:: PROVIDED MATERIAL
[config.mk]
export PLATFORM = sky130hd
export DESIGN_NAME = inst_fetch_responder
export DESIGN_NICKNAME = d
export VERILOG_FILES = /design/src/rtl/inst_fetch_responder_pkg.sv /design/src/rtl/inst_fetch_responder.sv
export SDC_FILE = /design/constraint.sdc
export NUM_CORES = 1
export LEC_CHECK = 0
export ABC_AREA = 0
export BUFFER_PORTS_ARGS = -buffer_cell sky130_fd_sc_hd__buf_4
export CAP_MARGIN = 20
export CELL_PAD_IN_SITES_DETAIL_PLACEMENT = 0
export CELL_PAD_IN_SITES_GLOBAL_PLACEMENT = 1
export CORE_UTILIZATION = 44
export CTS_CLUSTER_SIZE = 20
export DETAILED_ROUTE_END_ITERATION = 6
export GPL_TIMING_DRIVEN = 0
export PLACE_DENSITY = 0.79
export SLEW_MARGIN = 25
export SYNTH_ARGS = -nofsm -noshare
export SYNTH_HDL_FRONTEND = slang
export SYNTH_SLANG_ARGS = --single-unit
[constraint.sdc]
create_clock -name clk -period 3.2 [get_ports clk]
set_clock_uncertainty 0.05 [all_clocks]
set_input_delay 0.48 -clock clk [delete_from_list [all_inputs] [get_ports clk]]
set_output_delay 0.48 -clock clk [all_outputs]
set_load 0.05 [all_outputs]
[src/rtl/inst_fetch_responder_pkg.sv]
// Shared widths and state encoding for the instruction-fetch responder.
//
// Contents:
//   IFR_ADDR_W   - width of the fetch byte address (MemAddrBus)
//   IFR_MEM_A_W  - width of the RAM byte address actually driven out
//   IFR_INST_W   - width of an assembled instruction (InstBus)
//   IFR_BYTE_W   - width of one RAM data byte (ByteBus)
//   ifr_state_e  - responder FSM states (IFR_IDLE, IFR_FETCH, IFR_DONE)
package inst_fetch_responder_pkg;

    localparam int IFR_ADDR_W  = 32;
    localparam int IFR_MEM_A_W = 17;
    localparam int IFR_INST_W  = 32;
    localparam int IFR_BYTE_W  = 8;

    typedef enum logic [1:0] {
        IFR_IDLE  = 2'd0,
        IFR_FETCH = 2'd1,
        IFR_DONE  = 2'd2
    } ifr_state_e;

endpackage

[src/rtl/inst_fetch_responder.sv]
// Memory-side responder for instruction fetch.
//
// Accepts a fetch request, reads four consecutive bytes over the byte-wide
// shared RAM port and returns them as one little-endian 32-bit instruction.
//
// Handshake: ram_read is a level request; the requester holds ram_read high
// with ram_addr stable until it sees ram_ready, a single-cycle pulse during
// which ram_data is valid. Dropping ram_read before that aborts the fetch;
// changing ram_addr restarts it at the new address. On the RAM side, a byte
// read is issued (mem_rd) only in cycles where mem_grant is high, and its
// data on mem_din is valid exactly one cycle later.
//
// Ports:
//   clk        in   system clock, rising edge
//   reset      in   asynchronous active-low reset
//   ram_read   in   fetch request (level)
//   ram_addr   in   instruction byte address
//   ram_ready  out  one-cycle pulse, ram_data valid
//   ram_data   out  assembled instruction, held until next completion
//   mem_grant  in   RAM port owned by this block this cycle
//   mem_rd     out  byte read strobe
//   mem_a      out  RAM byte address
//   mem_din    in   RAM read data, one cycle after mem_rd
//   dbg_state  out  current FSM state (ifr_state_e encoding)
module inst_fetch_responder
    import inst_fetch_responder_pkg::*;
#(
    parameter int ADDR_W  = IFR_ADDR_W,
    parameter int MEM_A_W = IFR_MEM_A_W
) (
    input  logic               clk,
    input  logic               reset,
    input  logic               ram_read,
    input  logic [ADDR_W-1:0]  ram_addr,
    output logic               ram_ready,
    output logic [31:0]        ram_data,
    input  logic               mem_grant,
    output logic               mem_rd,
    output logic [MEM_A_W-1:0] mem_a,
    input  logic [7:0]         mem_din,
    output logic [1:0]         dbg_state
);

    ifr_state_e         state_q, state_d;
    logic [ADDR_W-1:0]  base_q, base_d;
    logic [2:0]         issue_cnt_q, issue_cnt_d;
    logic [1:0]         recv_cnt_q, recv_cnt_d;
    logic               pend_q, pend_d;
    logic [23:0]        buf_q, buf_d;
    logic               ram_ready_q, ram_ready_d;
    logic [31:0]        ram_data_q, ram_data_d;

    logic               issue_ok;
    logic [MEM_A_W-1:0] issue_addr;

    // The full address wraps modulo 2^ADDR_W, so its low MEM_A_W bits are
    // exactly the low-bit sum; only those bits are ever driven out.
    always_comb begin
        issue_addr = base_q[MEM_A_W-1:0] + MEM_A_W'(issue_cnt_q);
        issue_ok   = (state_q == IFR_FETCH) && mem_grant && (issue_cnt_q < 3'd4);
        mem_rd     = issue_ok;
        mem_a      = issue_ok ? issue_addr : '0;
    end

    always_comb begin
        state_d     = state_q;
        base_d      = base_q;
        issue_cnt_d = issue_cnt_q;
        recv_cnt_d  = recv_cnt_q;
        pend_d      = pend_q;
        buf_d       = buf_q;
        ram_ready_d = 1'b0;
        ram_data_d  = ram_data_q;

        case (state_q)
            IFR_IDLE: begin
                if (ram_read) begin
                    base_d      = ram_addr;
                    issue_cnt_d = '0;
                    recv_cnt_d  = '0;
                    pend_d      = 1'b0;
                    state_d     = IFR_FETCH;
                end
            end

            IFR_FETCH: begin
                // Abort and restart win over byte capture: any byte still in
                // flight belongs to the abandoned request and is dropped.
                if (!ram_read) begin
                    state_d     = IFR_IDLE;
                    issue_cnt_d = '0;
                    recv_cnt_d  = '0;
                    pend_d      = 1'b0;
                end else if (ram_addr != base_q) begin
                    base_d      = ram_addr;
                    issue_cnt_d = '0;
                    recv_cnt_d  = '0;
                    pend_d      = 1'b0;
                end else begin
                    if (issue_ok) begin
                        issue_cnt_d = issue_cnt_q + 3'd1;
                    end
                    pend_d = issue_ok;

                    if (pend_q) begin
                        if (recv_cnt_q == 2'd3) begin
                            // Last byte goes straight into the output register.
                            ram_data_d  = {mem_din, buf_q};
                            ram_ready_d = 1'b1;
                            recv_cnt_d  = '0;
                            state_d     = IFR_DONE;
                        end else begin
                            case (recv_cnt_q)
                                2'd0:    buf_d[7:0]   = mem_din;
                                2'd1:    buf_d[15:8]  = mem_din;
                                default: buf_d[23:16] = mem_din;
                            endcase
                            recv_cnt_d = recv_cnt_q + 2'd1;
                        end
                    end
                end
            end

            IFR_DONE: begin
                // One-cycle ready pulse; a still-present request is
                // picked up again from IDLE.
                state_d = IFR_IDLE;
            end

            default: begin
                state_d = IFR_IDLE;
            end
        endcase
    end

    always_ff @(posedge clk or negedge reset) begin
        if (!reset) begin
            state_q     <= IFR_IDLE;
            base_q      <= '0;
            issue_cnt_q <= '0;
            recv_cnt_q  <= '0;
            pend_q      <= 1'b0;
            buf_q       <= '0;
            ram_ready_q <= 1'b0;
            ram_data_q  <= '0;
        end else begin
            state_q     <= state_d;
            base_q      <= base_d;
            issue_cnt_q <= issue_cnt_d;
            recv_cnt_q  <= recv_cnt_d;
            pend_q      <= pend_d;
            buf_q       <= buf_d;
            ram_ready_q <= ram_ready_d;
            ram_data_q  <= ram_data_d;
        end
    end

    assign ram_ready = ram_ready_q;
    assign ram_data  = ram_data_q;
    assign dbg_state = state_q;

endmodule
### Yosys cells after proc, flatten, opt, wreduce, memory -nomap -nowiden

Index checks and enable logic that the tools add are counted.

* bits in registers: 97
* bits of input ports: 44
* output and inout port bits: 53
* word-level logic and storage cells: 75

* add/sub/neg operators: 3
* $lt $le $gt $ge: 1
* equal/unequal tests: 12
* muxes and demuxes: 31
* bitwise gates (word level): 3
* reductions and logical operators: 15

Operators by type and width (count)
* 2-to-1 mux 32 bit: 3
* one-hot mux 32 bit (2 select lines): 1
* inequality test 32 bit: 1
* 2-to-1 mux 2 bit: 10
* AND reduction 6 bit: 3
* adder 17 x 3 -> 17 bit: 1
* 2-to-1 mux 17 bit: 1
* 2-to-1 mux 3 bit: 4
* 2-to-1 mux 1 bit: 8
* inequality test 4 x 3 -> 1 bit (second input constant): 2
* one-hot mux 2 bit (2 select lines): 2
* AND reduction 4 bit: 2
* inequality test 3 bit (second input constant): 2
* one-hot mux 3 bit (2 select lines): 1
* AND reduction 3 bit: 2
* AND reduction 5 bit: 1
* == test 2 x 1 -> 1 bit (second input constant): 2
* logical NOT 2 bit: 2
* inequality test 2 bit (second input constant): 2
* adder 3 x 1 -> 3 bit (second input constant): 1
* < comparator 3 bit (second input constant): 1
* inequality test 3 x 2 -> 1 bit (second input constant): 1
* inverter 1 bit: 3
* adder 2 x 1 -> 2 bit (second input constant): 1
* other kinds (7): 8

### Depth between registers and ports, before layout

* word-level depth: 7
* mapped depth: 8
* gate-level depth less buffers: 8

### Least setup slack after synthesis

Ideal clock, no wire load.

* kind: flip-flop to output port
* from: register base_q[0]
* to: output port mem_a[12]
* data arrival time: 2373 ps
* data required time: 2670 ps
* path slack: 297 ps
* stages on the path, launching flop included: 8
* cell sequence: dfrtp_1 -> ha_1 -> inv_1 -> fa_1 -> nor2b_1 -> o21bai_1 -> or3_1 -> a21oi_1

* word-level cells in the longest chain between the ends: 2

Ends and longest elaborated chain
* start: declaration: line inst_fetch_responder.sv:45 `logic [ADDR_W-1:0] base_q, base_d;`
* start signal: assignment: line inst_fetch_responder.sv:148 `base_q <= base_d;`
* adder 17 x 3 -> 17 bit: line inst_fetch_responder.sv:59 `issue_addr = base_q[MEM_A_W-1:0] + MEM_A_W'(issue_cnt_q);`
* 2-to-1 mux 17 bit: line inst_fetch_responder.sv:62 `mem_a = issue_ok ? issue_addr : '0;`
* end: declaration: line inst_fetch_responder.sv:39 `output logic [MEM_A_W-1:0] mem_a,`

No other way between the ends.

### Final worst setup path

Ends and elaborated chain as after synthesis.

==> impl_metrics.env <==
export IMPL_internal_power_mw=1.74
export IMPL_final_min_period_over_clock_period=0.928
export IMPL_cts_reportedPaths_clkPinSlew_ns=0.11
export IMPL_groute_usage_overall=0.184
export IMPL_max_cap_viol_count=0
export IMPL_finish_net_count=509
export IMPL_rows=37
export IMPL_core_area_sq_um=10300
export IMPL_run_status="finished, final reports clean"
export IMPL_port_buffer_count=96
export IMPL_synthToLayoutAreaGrowth_pct=23.6
export IMPL_die_h_um=105
export IMPL_cts_made_buffers=9
export IMPL_overall_via_count_from_detail_route=3055
export IMPL_start_util=0.453
export IMPL_period_needed_ns=2.97
export IMPL_synth_cell_types=40
export IMPL_synth_seq_area_share=0.521
export IMPL_finish_utilization=0.561
export IMPL_final_design_area_no_fill_sq_um=5760
export IMPL_slew_headroom=0.418
export IMPL_worst_ir_drop_vdd_mv=0.247
export IMPL_power_net_switching_mw=0.678
export IMPL_p_sw_frac=0.280
export IMPL_cp_end_kind="output pin"
export IMPL_cp_max_fo=7
export IMPL_layout_filler_cells=920
export IMPL_finalWeightedCongestion=0.776
export IMPL_first_global_vias=3089
export IMPL_total_power_per_unit_cell_area_nw_per_um2=420
export IMPL_cts_max_path_buffers=2
export IMPL_count_of_antenna_diodes_in_the_layout=0
export IMPL_drc_errors=0
export IMPL_cp_arrival_ns=2.44
export IMPL_timing_final_max_slew_violations=0
export IMPL_io_pins=97
export IMPL_cts_num_sinks=97
export IMPL_crit_start_category="register"
export IMPL_cellLeakagePower_nw=2.79
export IMPL_floorplan_die_width_um=105
export IMPL_detail_route_antenna_nets=0
export IMPL_clock_power_share=0.325
export IMPL_wire_per_inst_um=15.9
export IMPL_cts_root_buffer_type="clkbuf_8"
export IMPL_setup_viol=0
export IMPL_insertion_delay_ns=0.35
export IMPL_drt_pass1_iter_count=4
export IMPL_timing_final_hold_violations=0
export IMPL_post_synthesis_average_cell_area_sq_um=13.3
export IMPL_critical_path_required_ns=2.67
export IMPL_fraction_of_power_consumed_by_combinational_cells=0.134
export IMPL_dpl_worst_slack_ns=0.0965
export IMPL_grt_first_pass_wirelength_um=15700
export IMPL_grt_start_max_net_pins=98
export IMPL_drt_first_iter_violations=100
export IMPL_hp_class="input pin to async pin"
export IMPL_commonest_cells_after_routing_fill_and_taps_aside="dfrtp_1, buf_4, mux2_2"
export IMPL_synth_cells=350
export IMPL_worst_r2r_startpoint="base_q[2]$_DFFE_PN0P_"
export IMPL_dp_hpwl_um=6910
export IMPL_power_sequential_fraction=0.541
export IMPL_ys_ff_latch=97
export IMPL_synthesis_area_sq_um=4660
export IMPL_syn_nets=402
export IMPL_worst_setup_path_category="register to output pin"
export IMPL_avgViaCountPerCell=5.11
export IMPL_worst_slew_pin_slew_ns=0.873
export IMPL_totalWireLength_um=9500
export IMPL_area_of_placed_instances_sq_um=5560
export IMPL_grt_overflow=0
export IMPL_clock_tree_htree_level_count=3
export IMPL_die_area_sq_um=11000
export IMPL_postCtsHoldBufs=0
export IMPL_antenna_found_initial=0
export IMPL_mostFrequentLayoutCell="dfrtp_1"
export IMPL_critPathLaunch="base_q[0]$_DFFE_PN0P_"
export IMPL_achievable_frequency_mhz=337
export IMPL_synth_warning_count=0
export IMPL_setup_ws_ns=0.231
export IMPL_layout_cells_sized_above_1=0.476
export IMPL_p_total_mw=2.42
export IMPL_worst_hold_slack_ns=0.154
export IMPL_cts_tree="done"
## cell families after synthesis
family                     after synthesis  share of synthesized area
and+or+nand+nor                         75                     0.0964
buffers and inverters                   19                     0.0258
DFF                                     97                      0.521
muxes                                   89                      0.221
xor gates and xnor gates                44                     0.0843
AOI/OAI and AO/OA                       18                     0.0282
adders and majority gates                8                     0.0231
## critical path, cell delays in order (launching register included)
cell and delay, ns:
dfrtp_1 0.40, ha_1 0.20, inv_1 0.06, fa_1 0.39, nor2b_2 0.18, o21bai_2 0.15, or3_1 0.33, a21oi_1 0.16
buf_4 0.22
## metal layers
metal | vias to the layer above | wire length, um | global-route usage
met5 | - | 0 | 0
met1 | 1541 | 4590 | 0.258
li1 | 1448 | - | -
met3 | 6 | 397 | 0.0474
met4 | 0 | 71 | 0.0493
met2 | 60 | 4440 | 0.285
## state kept, by name, summed over array words and instances, names as in the netlist
| signal | cells |
|---|---|
| recv_cnt_q | 2 |
| base_q | 32 |
| ram_data | 32 |
| dbg_state | 2 |
| issue_cnt_q | 3 |
| ram_ready | 1 |
| buf_q | 24 |
| pend_q | 1 |
## power by group through the flow
stage	Combinational, mW	Clock (mW)	Sequential (mW)
final	0.324	0.785	1.31
after global routing	0.355	0.857	1.32
after CTS	0.328	0.813	1.31
after detailed placement	0.326	0	1.33
after global placement	0.321	0	1.33
after floorplan	0.193	0	1.33
## final timing paths
kind | endpoint | slack [ns] | depth (start not counted)
max in group asynchronous | base_q[12]$_DFFE_PN0P_ | 2.35 | 1
worst min-delay path | ram_data[12]$_DFFE_PN0P_ | 0.15 | 1
min in group clk | base_q[21]$_DFFE_PN0P_ | 0.32 | 2
worst max register to register | buf_q[22]$_DFFE_PN0P_ | 0.34 | 6
worst max-delay path | mem_a[12] | 0.23 | 8
worst min register to register | buf_q[2]$_DFFE_PN0P_ | 0.46 | 1
## metrics by stage
stage	instances	setup TNS [ns]
after floorplan	350	0
after global placement	582	0
after detailed placement	582	0
after CTS	598	0
after global routing	598	-0.00360
final	598	0
## cell usage after synthesis
library cell | number | share of area
a32o_1 | 1 | 0.0021
nor2_1 | 18 | 0.014
and4_2 | 1 | 0.0021
nor4_4 | 3 | 0.014
inv_1 | 8 | 0.0064
fa_1 | 1 | 0.0043
nand4_1 | 7 | 0.0094
xnor2_2 | 1 | 0.0035
nor3_1 | 4 | 0.0043
or3_1 | 2 | 0.0027
xor2_1 | 11 | 0.021
and2_1 | 1 | 0.0013
a22o_1 | 2 | 0.0038
or4_4 | 1 | 0.0024
mux2_4 | 8 | 0.026
nor4_1 | 7 | 0.0094
xnor2_1 | 32 | 0.060
o311a_2 | 1 | 0.0024
nand3_1 | 4 | 0.0043
a21o_1 | 2 | 0.0032
nor3b_1 | 1 | 0.0016
nand2b_1 | 1 | 0.0013
and3_1 | 2 | 0.0027
buf_2 | 3 | 0.0032
o22a_1 | 1 | 0.0019
nand4bb_1 | 1 | 0.0024
o21ai_0 | 4 | 0.0043
ha_1 | 7 | 0.019
mux2_2 | 81 | 0.20
buf_6 | 6 | 0.014
a21oi_1 | 3 | 0.0032
a41oi_1 | 1 | 0.0019
nor4b_1 | 2 | 0.0038
o41ai_1 | 2 | 0.0038
or4_1 | 2 | 0.0032
o21bai_1 | 1 | 0.0016
clkbuf_1 | 2 | 0.0016
nor2b_1 | 5 | 0.0067
nand2_1 | 13 | 0.010
dfrtp_1 | 97 | 0.52
## layout make-up
class,instances,area [sq um],area share
Multi-Input combinational cell,234,2130,0.369
Buffer,11,90.1,0.0156
Clock buffer,10,138,0.0239
Sequential cell,97,2430,0.421
Inverter,8,30.0,0.00521
Tap cell,136,170,0.0295
Clock inverter,6,56.3,0.00977
Timing Repair Buffer,96,724,0.126
## repair_timing
item,4_1_cts,5_1_grt
setup buffers,0,0
resized for setup,0,3
endpoints found under the setup margin,0,3
No activity file was read; power rests on OpenSTA's default activity.
--- src/rtl/serial_addsub_pkg.sv ---
// Shared constants for the bit-serial add/subtract unit: FSM state encodings,
// the default operand width and the bit-counter sizing helper.
package serial_addsub_pkg;

    localparam int unsigned DefaultWidth = 4;

    localparam logic [1:0] StIdle = 2'd0;
    localparam logic [1:0] StSum  = 2'd1;
    localparam logic [1:0] StNeg  = 2'd2;
    localparam logic [1:0] StDone = 2'd3;

    // Bits needed to count 0..w-1; never less than one bit.
    function automatic int unsigned cnt_width(input int unsigned w);
        return (w < 2) ? 1 : $clog2(w);
    endfunction

endpackage

--- src/rtl/full_addsub_cell.sv ---
// One-bit XOR-invert full adder. i_s inverts B so the same cell performs the
// add and the two's-complement subtract step.
module full_addsub_cell (
    input  logic i_a,
    input  logic i_b,
    input  logic i_c,
    input  logic i_s,
    output logic o_s,
    output logic o_c
);

    logic b_eff;

    // Sum and carry of a + (b ^ s) + c.
    always_comb begin
        b_eff = i_b ^ i_s;
        o_s   = i_a ^ b_eff ^ i_c;
        o_c   = ((i_a ^ b_eff) & i_c) | (i_a & b_eff);
    end

endmodule

--- src/rtl/serial_addsub.sv ---
// Bit-serial add/subtract, LSB first, one bit per clock, with valid/ready on
// both sides. Build option SERIAL_ADDSUB_SIGNMAG_EN adds a NEG pass that turns a
// negative difference into its magnitude; without it o_s is the raw
// two's-complement difference.
module serial_addsub
    import serial_addsub_pkg::*;
#(
    parameter int unsigned WIDTH = DefaultWidth
) (
    input  logic             i_clk,
    input  logic             i_rst,
    input  logic             i_valid,
    output logic             o_ready,
    input  logic [WIDTH-1:0] i_a,
    input  logic [WIDTH-1:0] i_b,
    input  logic             i_sub,
    output logic             o_valid,
    input  logic             i_ready,
    output logic [WIDTH-1:0] o_s,
    output logic             o_c,
    output logic             o_neg
);

    localparam int unsigned CntW = cnt_width(WIDTH);
    localparam logic [CntW-1:0] CntLast = CntW'(WIDTH - 1);

    logic [1:0]       state_q, state_d;
    logic [WIDTH-1:0] a_q, a_d;
    logic [WIDTH-1:0] b_q, b_d;
    logic [WIDTH-1:0] r_q, r_d;
    logic             sub_q, sub_d;
    logic             carry_q, carry_d;
    logic [CntW-1:0]  cnt_q, cnt_d;
    logic             c_q, c_d;
    logic             neg_q, neg_d;

    logic cell_a, cell_b, cell_s, cell_sum, cell_cout;

    // Steer the single adder cell: operand bits in SUM, ~r0 + carry in NEG.
    always_comb begin
`ifdef SERIAL_ADDSUB_SIGNMAG_EN
        if (state_q == StNeg) begin
            cell_a = ~r_q[0];
            cell_b = 1'b0;
            cell_s = 1'b0;
        end else begin
            cell_a = a_q[0];
            cell_b = b_q[0];
            cell_s = sub_q;
        end
`else
        cell_a = a_q[0];
        cell_b = b_q[0];
        cell_s = sub_q;
`endif
    end

    full_addsub_cell u_cell (
        .i_a (cell_a),
        .i_b (cell_b),
        .i_c (carry_q),
        .i_s (cell_s),
        .o_s (cell_sum),
        .o_c (cell_cout)
    );

    // FSM and datapath next-state.
    always_comb begin
        state_d = state_q;
        a_d     = a_q;
        b_d     = b_q;
        r_d     = r_q;
        sub_d   = sub_q;
        carry_d = carry_q;
        cnt_d   = cnt_q;
        c_d     = c_q;
        neg_d   = neg_q;

        case (state_q)
            StIdle: begin
                if (i_valid) begin
                    a_d     = i_a;
                    b_d     = i_b;
                    sub_d   = i_sub;
                    carry_d = i_sub;  // the +1 of two's complement
                    cnt_d   = '0;
                    state_d = StSum;
                end
            end
            StSum: begin
                a_d     = a_q >> 1;
                b_d     = b_q >> 1;
                r_d     = {cell_sum, r_q[WIDTH-1:1]};
                carry_d = cell_cout;
                cnt_d   = cnt_q + CntW'(1);
                if (cnt_q == CntLast) begin
                    c_d   = cell_cout;
                    neg_d = sub_q & ~cell_cout;
                    cnt_d = '0;
`ifdef SERIAL_ADDSUB_SIGNMAG_EN
                    if (sub_q & ~cell_cout) begin
                        carry_d = 1'b1;
                        state_d = StNeg;
                    end else begin
                        state_d = StDone;
                    end
`else
                    state_d = StDone;
`endif
                end
            end
`ifdef SERIAL_ADDSUB_SIGNMAG_EN
            StNeg: begin
                r_d     = {cell_sum, r_q[WIDTH-1:1]};
                carry_d = cell_cout;
                cnt_d   = cnt_q + CntW'(1);
                if (cnt_q == CntLast) begin
                    cnt_d   = '0;
                    state_d = StDone;
                end
            end
`else
            StNeg: state_d = StIdle;  // unreachable without the NEG pass
`endif
            StDone: begin
                if (i_ready) begin
                    state_d = StIdle;
                end
            end
            default: state_d = StIdle;
        endcase
    end

    // State registers; reset abandons any operation in flight.
    always_ff @(posedge i_clk or posedge i_rst) begin
        if (i_rst) begin
            state_q <= StIdle;
            a_q     <= '0;
            b_q     <= '0;
            r_q     <= '0;
            sub_q   <= 1'b0;
            carry_q <= 1'b0;
            cnt_q   <= '0;
            c_q     <= 1'b0;
            neg_q   <= 1'b0;
        end else begin
            state_q <= state_d;
            a_q     <= a_d;
            b_q     <= b_d;
            r_q     <= r_d;
            sub_q   <= sub_d;
            carry_q <= carry_d;
            cnt_q   <= cnt_d;
            c_q     <= c_d;
            neg_q   <= neg_d;
        end
    end

    // Handshake flags decode the state; result fields come straight from registers.
    always_comb begin
        o_ready = (state_q == StIdle);
        o_valid = (state_q == StDone);
        o_s     = r_q;
        o_c     = c_q;
        o_neg   = neg_q;
    end

endmodule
::::
● **PROBLEM**
Begin at the line above that has "flop included: 8" and stop after the line that has "export IMPL_p_sw_frac=0.280", copying each line exactly and adding nothing else.

● **REPLY TO THE TASK**
* stages on the path, launching flop included: 8
* cell sequence: dfrtp_1 -> ha_1 -> inv_1 -> fa_1 -> nor2b_1 -> o21bai_1 -> or3_1 -> a21oi_1

* word-level cells in the longest chain between the ends: 2

Ends and longest elaborated chain
* start: declaration: line inst_fetch_responder.sv:45 `logic [ADDR_W-1:0] base_q, base_d;`
* start signal: assignment: line inst_fetch_responder.sv:148 `base_q <= base_d;`
* adder 17 x 3 -> 17 bit: line inst_fetch_responder.sv:59 `issue_addr = base_q[MEM_A_W-1:0] + MEM_A_W'(issue_cnt_q);`
* 2-to-1 mux 17 bit: line inst_fetch_responder.sv:62 `mem_a = issue_ok ? issue_addr : '0;`
* end: declaration: line inst_fetch_responder.sv:39 `output logic [MEM_A_W-1:0] mem_a,`

No other way between the ends.

### Final worst setup path

Ends and elaborated chain as after synthesis.

==> impl_metrics.env <==
export IMPL_internal_power_mw=1.74
export IMPL_final_min_period_over_clock_period=0.928
export IMPL_cts_reportedPaths_clkPinSlew_ns=0.11
export IMPL_groute_usage_overall=0.184
export IMPL_max_cap_viol_count=0
export IMPL_finish_net_count=509
export IMPL_rows=37
export IMPL_core_area_sq_um=10300
export IMPL_run_status="finished, final reports clean"
export IMPL_port_buffer_count=96
export IMPL_synthToLayoutAreaGrowth_pct=23.6
export IMPL_die_h_um=105
export IMPL_cts_made_buffers=9
export IMPL_overall_via_count_from_detail_route=3055
export IMPL_start_util=0.453
export IMPL_period_needed_ns=2.97
export IMPL_synth_cell_types=40
export IMPL_synth_seq_area_share=0.521
export IMPL_finish_utilization=0.561
export IMPL_final_design_area_no_fill_sq_um=5760
export IMPL_slew_headroom=0.418
export IMPL_worst_ir_drop_vdd_mv=0.247
export IMPL_power_net_switching_mw=0.678
export IMPL_p_sw_frac=0.280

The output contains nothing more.